A Selective Finance for Investment England (SFIE) grant of $114,000 from
the East Midlands Development Agency (emda) has enabled Weightron
Bilanciai, an Italian-owned company based in Chesterfield, Derbyshire to
expand its premises, purchase machinery and install new ICT facilities.
The company, the UK division of Bilanciai Group, Europe’s largest
manufacturer of weighbridges and industrial weighing equipment, will use
the grant to incorporate special welding fixtures and a new rotating plant
jig at its expanded premises.
High-tech giant Thales, a leader in the military and civilian aerospace
sector, is to concentrate its operations at the Gatwick Diamond site in
Crawley, West Sussex in South East England, consolidating operations from
a number of existing sites. The company aims to create a working
environment conducive to research and innovation, which it numbers among
its major strengths. Named Sapphire South East, the complex will include
three new office buildings, a manufacturing and testing unit and extensive
facilities for employees, including a restaurant, cafes and a gym.
A new centre dedicated to fostering the success of high-performance
engineering and manufacturing companies has officially opened in Eastern
England. Hethel Engineering Centre in Norfolk is supported by a number of
key partners, including Group Lotus plc, the Learning and Skills Council
and Norfolk County Council.
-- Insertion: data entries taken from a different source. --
[src/rtl/drf_defines.svh]
// Offsets, field positions, reset values and counts of the ring fetch block.
`ifndef DRF_DEFINES_SVH
`define DRF_DEFINES_SVH
`define DRF_ADDR_CTRL      12'h000
`define DRF_ADDR_STATUS    12'h004
`define DRF_ADDR_RING      12'h008
`define DRF_ADDR_PTR       12'h00c
`define DRF_ADDR_CMD       12'h010
`define DRF_ADDR_CMD_EXT   12'h014
`define DRF_ADDR_IND       12'h018
`define DRF_ADDR_DESC_LO   12'h01c
`define DRF_ADDR_DESC_HI   12'h020
`define DRF_ADDR_COUNT     12'h024
`define DRF_CTRL_HPE       0
`define DRF_CTRL_RPE       1
`define DRF_CTRL_DPE       2
`define DRF_ST_RNR         0
`define DRF_ST_RER         1
`define DRF_ST_HER         2
`define DRF_ST_OER         3
`define DRF_ST_PER         4
`define DRF_CMD_READY      8'h01
`define DRF_CMD_STOP       8'h02
`define DRF_CMD_DEFINE     8'h03
`define DRF_DESC_FIRST     62
`define DRF_DESC_LAST      61
`define DRF_DESC_OWN       63
`define DRF_DESC_CMD       60
`define DRF_STORE_DEPTH    20
`define DRF_PER_DATA       3'h2
`define DRF_PER_DESC       3'h7
`define DRF_RESET_CTRL     32'h0000_0000
`endif

[src/rtl/drf_pkg.sv]
// Types shared by the ring fetch block.
package drf_pkg;
  typedef enum logic [1:0] {
    drf_ring_stopped,
    drf_ring_ready,
    drf_ring_empty
  } drf_ring_e;
  typedef logic [63:0] drf_desc_t;
endpackage : drf_pkg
Intended to act as a hub for engineering
companies in the region, it offers business incubation space, a range of
training programmes and full conference facilities.
Morgan Stanley is to create 300 new jobs as it expands its financial
services base in Glasgow, Scotland. In February the company’s Card
Services division acquired Goldfish, a credit card operation based in the
same city, and with Goldfish’s 320 employees, its workforce will grow to
almost 1,800. Many of the new jobs will be for senior staff such as
financial and operations managers and analysts, and the new operation will
be Morgan Stanley’s largest in the UK outside London. The investment was
supported by a Regional Selective Assistance (RSA) grant of $5.6 million
from the Scottish Executive. The financial services sector is one of the
fastest growing in Scotland and generates some $8.75 billion annually, or
6 per cent of Scottish GDP.
Caterpillar is to invest a further $82.3 million in its Northern Ireland
power generator subsidiary, FG Wilson, to help make it a global centre of
excellence for R&D, manufacturing, sales and marketing. The investment,
spread across the company’s three facilities in the province, will include
enhanced training and development for staff and increased sales and
marketing support. Information systems will be upgraded and lean
manufacturing processes will be developed to help the company increase its
penetration of the EMEA market. FG Wilson started out 40 years ago as a
small, family-run firm; today it employs more than 3,000 people and
exports its generators to 180 countries worldwide.